Collected data:
= = = = =

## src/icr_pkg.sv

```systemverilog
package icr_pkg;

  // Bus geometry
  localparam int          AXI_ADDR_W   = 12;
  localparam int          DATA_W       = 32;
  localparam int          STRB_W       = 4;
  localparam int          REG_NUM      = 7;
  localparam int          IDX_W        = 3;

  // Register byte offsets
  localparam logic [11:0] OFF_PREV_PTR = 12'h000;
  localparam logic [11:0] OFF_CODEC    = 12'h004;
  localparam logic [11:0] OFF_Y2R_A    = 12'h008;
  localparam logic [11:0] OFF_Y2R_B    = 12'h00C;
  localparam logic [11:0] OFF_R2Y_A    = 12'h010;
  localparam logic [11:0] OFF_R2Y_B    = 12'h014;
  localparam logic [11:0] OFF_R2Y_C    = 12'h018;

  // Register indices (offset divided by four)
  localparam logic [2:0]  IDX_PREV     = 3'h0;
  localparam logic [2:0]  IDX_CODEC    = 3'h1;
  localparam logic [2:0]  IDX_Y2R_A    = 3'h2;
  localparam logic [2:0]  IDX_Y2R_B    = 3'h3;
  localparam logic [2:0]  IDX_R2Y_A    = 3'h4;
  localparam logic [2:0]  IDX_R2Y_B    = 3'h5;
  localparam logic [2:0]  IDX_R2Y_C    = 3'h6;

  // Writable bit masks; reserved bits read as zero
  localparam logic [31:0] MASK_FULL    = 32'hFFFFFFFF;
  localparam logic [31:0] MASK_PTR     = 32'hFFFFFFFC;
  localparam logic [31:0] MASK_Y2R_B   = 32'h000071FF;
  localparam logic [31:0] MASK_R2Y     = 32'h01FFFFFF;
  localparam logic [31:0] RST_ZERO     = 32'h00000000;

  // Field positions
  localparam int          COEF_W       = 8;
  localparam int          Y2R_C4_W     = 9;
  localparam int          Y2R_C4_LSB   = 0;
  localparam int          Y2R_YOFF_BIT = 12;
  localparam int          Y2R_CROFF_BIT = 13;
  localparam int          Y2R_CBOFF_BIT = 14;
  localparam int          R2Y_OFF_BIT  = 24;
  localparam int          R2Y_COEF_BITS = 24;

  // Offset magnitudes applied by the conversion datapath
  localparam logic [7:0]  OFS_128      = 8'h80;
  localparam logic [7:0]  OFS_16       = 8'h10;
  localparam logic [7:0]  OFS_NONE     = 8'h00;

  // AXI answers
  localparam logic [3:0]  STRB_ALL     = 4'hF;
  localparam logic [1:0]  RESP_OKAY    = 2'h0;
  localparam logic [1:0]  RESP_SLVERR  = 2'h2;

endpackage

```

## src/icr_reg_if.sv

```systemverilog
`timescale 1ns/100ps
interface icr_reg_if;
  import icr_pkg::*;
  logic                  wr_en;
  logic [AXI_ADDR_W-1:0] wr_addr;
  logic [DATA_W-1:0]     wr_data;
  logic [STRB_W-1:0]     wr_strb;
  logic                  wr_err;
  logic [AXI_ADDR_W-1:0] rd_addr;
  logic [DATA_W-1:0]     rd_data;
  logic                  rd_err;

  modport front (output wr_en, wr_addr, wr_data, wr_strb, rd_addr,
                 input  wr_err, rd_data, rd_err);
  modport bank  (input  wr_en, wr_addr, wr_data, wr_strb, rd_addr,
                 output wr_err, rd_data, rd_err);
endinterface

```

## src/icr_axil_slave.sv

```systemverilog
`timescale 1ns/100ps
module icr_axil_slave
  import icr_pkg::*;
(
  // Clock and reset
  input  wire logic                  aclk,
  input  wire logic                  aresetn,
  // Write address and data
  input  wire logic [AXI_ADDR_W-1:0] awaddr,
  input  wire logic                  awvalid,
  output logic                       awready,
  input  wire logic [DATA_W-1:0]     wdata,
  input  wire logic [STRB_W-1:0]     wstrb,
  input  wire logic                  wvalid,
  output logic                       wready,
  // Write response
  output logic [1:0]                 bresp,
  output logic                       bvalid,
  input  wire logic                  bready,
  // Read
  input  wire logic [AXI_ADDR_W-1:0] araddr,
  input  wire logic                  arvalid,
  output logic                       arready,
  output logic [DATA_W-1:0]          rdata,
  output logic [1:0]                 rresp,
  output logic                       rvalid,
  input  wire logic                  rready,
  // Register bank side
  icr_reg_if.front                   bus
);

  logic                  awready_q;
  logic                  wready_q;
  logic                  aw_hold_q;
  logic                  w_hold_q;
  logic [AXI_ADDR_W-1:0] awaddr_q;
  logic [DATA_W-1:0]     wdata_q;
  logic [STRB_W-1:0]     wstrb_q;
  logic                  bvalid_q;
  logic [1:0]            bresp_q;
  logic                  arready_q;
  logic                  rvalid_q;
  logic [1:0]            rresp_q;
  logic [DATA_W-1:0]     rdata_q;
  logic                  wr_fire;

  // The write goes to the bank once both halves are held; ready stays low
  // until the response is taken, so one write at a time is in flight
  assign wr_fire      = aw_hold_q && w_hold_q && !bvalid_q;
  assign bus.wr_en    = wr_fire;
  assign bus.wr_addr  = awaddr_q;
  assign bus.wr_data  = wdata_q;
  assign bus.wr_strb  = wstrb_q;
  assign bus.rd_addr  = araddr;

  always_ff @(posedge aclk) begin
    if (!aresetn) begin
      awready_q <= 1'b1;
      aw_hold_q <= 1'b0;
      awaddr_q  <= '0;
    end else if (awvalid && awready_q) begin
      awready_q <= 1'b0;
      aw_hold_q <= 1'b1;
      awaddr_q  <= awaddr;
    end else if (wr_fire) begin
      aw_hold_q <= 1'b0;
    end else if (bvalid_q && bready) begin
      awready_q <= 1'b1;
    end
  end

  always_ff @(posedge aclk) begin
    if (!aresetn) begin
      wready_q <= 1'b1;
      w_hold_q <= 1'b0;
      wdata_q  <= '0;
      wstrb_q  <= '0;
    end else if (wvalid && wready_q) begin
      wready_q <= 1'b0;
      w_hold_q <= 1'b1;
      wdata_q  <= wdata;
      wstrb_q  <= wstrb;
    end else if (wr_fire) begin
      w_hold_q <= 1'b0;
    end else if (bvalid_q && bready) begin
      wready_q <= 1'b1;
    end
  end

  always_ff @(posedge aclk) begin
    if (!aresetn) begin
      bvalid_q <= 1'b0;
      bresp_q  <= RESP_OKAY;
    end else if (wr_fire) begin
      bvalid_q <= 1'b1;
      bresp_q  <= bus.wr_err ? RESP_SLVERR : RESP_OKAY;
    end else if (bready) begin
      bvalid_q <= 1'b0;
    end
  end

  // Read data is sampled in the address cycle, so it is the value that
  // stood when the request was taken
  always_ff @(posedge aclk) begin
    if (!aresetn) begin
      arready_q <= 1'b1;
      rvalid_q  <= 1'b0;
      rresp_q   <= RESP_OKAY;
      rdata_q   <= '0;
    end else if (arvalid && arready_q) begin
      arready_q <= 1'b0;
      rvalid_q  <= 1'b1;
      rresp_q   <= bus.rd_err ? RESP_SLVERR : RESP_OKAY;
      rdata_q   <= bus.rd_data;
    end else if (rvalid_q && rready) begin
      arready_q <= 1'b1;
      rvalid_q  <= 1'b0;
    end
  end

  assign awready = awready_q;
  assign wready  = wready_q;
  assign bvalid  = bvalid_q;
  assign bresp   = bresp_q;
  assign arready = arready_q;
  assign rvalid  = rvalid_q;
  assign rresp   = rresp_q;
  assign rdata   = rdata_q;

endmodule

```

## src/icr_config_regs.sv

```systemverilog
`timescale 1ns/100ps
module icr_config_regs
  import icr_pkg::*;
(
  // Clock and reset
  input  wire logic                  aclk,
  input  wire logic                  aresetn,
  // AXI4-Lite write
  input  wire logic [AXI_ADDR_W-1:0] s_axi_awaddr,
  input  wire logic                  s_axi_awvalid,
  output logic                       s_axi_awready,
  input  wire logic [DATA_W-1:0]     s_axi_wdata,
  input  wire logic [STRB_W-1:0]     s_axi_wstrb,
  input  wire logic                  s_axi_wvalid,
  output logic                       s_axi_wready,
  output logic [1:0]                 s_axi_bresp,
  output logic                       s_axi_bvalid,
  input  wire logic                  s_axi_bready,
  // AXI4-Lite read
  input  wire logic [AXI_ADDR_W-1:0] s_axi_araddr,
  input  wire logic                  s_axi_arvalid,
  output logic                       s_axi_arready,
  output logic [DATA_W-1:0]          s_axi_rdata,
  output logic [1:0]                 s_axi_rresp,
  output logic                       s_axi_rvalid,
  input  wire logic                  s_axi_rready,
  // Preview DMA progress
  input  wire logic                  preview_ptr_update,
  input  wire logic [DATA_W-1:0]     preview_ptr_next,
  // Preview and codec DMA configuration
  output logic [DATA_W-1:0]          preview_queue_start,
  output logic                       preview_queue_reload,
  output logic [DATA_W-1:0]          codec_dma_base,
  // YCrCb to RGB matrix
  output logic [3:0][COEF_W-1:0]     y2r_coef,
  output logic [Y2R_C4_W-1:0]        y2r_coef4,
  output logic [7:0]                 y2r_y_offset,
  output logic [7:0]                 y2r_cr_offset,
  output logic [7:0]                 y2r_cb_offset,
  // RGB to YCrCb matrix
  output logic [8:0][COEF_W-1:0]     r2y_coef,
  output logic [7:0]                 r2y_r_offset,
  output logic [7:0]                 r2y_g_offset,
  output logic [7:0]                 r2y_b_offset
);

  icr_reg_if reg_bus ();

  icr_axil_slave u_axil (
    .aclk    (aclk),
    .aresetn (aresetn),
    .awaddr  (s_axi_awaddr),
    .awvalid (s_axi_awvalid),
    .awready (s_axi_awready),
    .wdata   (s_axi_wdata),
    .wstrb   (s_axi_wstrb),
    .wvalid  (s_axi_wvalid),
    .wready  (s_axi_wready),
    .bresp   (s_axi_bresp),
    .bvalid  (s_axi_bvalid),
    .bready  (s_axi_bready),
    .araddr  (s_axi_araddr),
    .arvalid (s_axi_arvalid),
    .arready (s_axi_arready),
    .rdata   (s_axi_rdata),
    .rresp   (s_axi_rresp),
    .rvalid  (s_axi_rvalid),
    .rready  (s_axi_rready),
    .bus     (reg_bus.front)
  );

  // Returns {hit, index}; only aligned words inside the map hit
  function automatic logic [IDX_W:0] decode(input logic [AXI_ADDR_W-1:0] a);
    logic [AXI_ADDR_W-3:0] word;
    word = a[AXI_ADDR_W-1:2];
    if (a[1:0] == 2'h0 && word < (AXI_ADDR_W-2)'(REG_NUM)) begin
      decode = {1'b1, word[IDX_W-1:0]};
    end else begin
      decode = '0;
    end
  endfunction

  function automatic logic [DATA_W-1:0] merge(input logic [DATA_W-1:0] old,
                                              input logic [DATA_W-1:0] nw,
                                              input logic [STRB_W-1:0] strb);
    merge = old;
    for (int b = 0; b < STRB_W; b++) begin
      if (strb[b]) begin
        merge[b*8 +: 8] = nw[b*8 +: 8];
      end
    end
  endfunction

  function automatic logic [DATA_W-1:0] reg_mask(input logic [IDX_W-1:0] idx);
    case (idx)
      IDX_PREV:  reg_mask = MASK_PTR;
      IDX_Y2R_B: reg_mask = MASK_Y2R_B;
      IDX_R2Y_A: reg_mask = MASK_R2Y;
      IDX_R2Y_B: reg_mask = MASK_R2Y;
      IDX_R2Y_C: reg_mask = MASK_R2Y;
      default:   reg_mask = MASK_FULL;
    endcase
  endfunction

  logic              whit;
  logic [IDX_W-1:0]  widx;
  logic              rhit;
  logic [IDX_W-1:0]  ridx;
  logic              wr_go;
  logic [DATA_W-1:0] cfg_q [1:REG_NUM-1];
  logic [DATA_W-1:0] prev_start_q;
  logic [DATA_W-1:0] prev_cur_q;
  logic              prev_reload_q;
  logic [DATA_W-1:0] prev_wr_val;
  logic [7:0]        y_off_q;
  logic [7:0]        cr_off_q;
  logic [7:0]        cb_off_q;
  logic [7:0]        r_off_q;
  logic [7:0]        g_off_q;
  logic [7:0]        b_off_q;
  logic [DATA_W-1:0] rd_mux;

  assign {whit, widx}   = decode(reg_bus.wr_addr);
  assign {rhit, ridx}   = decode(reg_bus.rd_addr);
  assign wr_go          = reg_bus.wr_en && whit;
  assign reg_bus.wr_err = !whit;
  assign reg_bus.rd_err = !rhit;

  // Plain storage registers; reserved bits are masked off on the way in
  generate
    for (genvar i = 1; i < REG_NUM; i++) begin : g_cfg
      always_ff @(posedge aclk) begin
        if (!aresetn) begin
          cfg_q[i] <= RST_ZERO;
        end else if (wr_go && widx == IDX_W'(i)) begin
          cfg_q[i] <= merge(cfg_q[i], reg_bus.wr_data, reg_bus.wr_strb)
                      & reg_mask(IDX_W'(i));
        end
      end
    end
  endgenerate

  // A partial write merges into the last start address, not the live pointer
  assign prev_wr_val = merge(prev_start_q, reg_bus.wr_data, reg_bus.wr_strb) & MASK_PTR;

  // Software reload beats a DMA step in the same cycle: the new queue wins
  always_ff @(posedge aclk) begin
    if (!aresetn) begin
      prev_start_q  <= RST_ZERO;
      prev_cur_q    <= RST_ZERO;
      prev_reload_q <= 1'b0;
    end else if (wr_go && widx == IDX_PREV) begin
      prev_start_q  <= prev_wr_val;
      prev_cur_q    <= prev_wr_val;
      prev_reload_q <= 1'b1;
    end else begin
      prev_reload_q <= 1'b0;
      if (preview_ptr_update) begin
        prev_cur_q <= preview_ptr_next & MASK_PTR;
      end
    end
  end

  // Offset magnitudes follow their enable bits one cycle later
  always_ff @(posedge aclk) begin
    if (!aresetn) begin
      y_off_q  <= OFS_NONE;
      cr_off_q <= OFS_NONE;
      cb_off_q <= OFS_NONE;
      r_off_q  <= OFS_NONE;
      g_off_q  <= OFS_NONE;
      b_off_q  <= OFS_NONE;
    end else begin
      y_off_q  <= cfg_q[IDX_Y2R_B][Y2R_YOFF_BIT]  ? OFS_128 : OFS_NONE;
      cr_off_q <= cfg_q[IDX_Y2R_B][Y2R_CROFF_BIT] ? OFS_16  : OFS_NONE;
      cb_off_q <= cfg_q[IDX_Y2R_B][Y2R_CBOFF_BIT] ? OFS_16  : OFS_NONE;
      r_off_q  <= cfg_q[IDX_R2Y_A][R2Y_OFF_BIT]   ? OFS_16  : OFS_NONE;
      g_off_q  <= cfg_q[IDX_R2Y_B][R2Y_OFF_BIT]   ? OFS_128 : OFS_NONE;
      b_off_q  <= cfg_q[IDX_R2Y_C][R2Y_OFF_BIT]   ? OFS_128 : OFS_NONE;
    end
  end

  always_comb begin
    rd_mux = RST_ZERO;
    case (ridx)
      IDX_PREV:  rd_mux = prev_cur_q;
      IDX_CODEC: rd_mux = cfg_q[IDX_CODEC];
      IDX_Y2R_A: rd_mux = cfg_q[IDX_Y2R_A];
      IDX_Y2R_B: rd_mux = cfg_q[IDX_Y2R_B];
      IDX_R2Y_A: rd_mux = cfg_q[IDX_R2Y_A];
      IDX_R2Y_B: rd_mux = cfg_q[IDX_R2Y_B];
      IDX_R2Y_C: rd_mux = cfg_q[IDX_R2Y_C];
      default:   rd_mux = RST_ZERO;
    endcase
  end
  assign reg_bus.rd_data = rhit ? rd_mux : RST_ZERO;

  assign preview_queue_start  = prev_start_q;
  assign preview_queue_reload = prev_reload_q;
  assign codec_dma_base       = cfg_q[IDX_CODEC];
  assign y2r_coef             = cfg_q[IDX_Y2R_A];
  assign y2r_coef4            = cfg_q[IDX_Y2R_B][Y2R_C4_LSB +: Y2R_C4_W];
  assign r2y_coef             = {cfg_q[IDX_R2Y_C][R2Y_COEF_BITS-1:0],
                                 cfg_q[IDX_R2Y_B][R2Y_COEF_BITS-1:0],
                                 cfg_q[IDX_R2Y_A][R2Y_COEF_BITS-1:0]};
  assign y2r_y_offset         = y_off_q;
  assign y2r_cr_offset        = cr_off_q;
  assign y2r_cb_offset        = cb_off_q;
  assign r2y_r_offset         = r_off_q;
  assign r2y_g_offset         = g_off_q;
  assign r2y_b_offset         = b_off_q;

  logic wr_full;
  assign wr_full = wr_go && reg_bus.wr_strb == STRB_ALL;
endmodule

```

= = = = =

### WHAT TO PRODUCE
Please show the lines in the entries above that hold the string "cycle".

### SOLUTION BELOW
  // Read data is sampled in the address cycle, so it is the value that
  // Software reload beats a DMA step in the same cycle: the new queue wins
  // Offset magnitudes follow their enable bits one cycle later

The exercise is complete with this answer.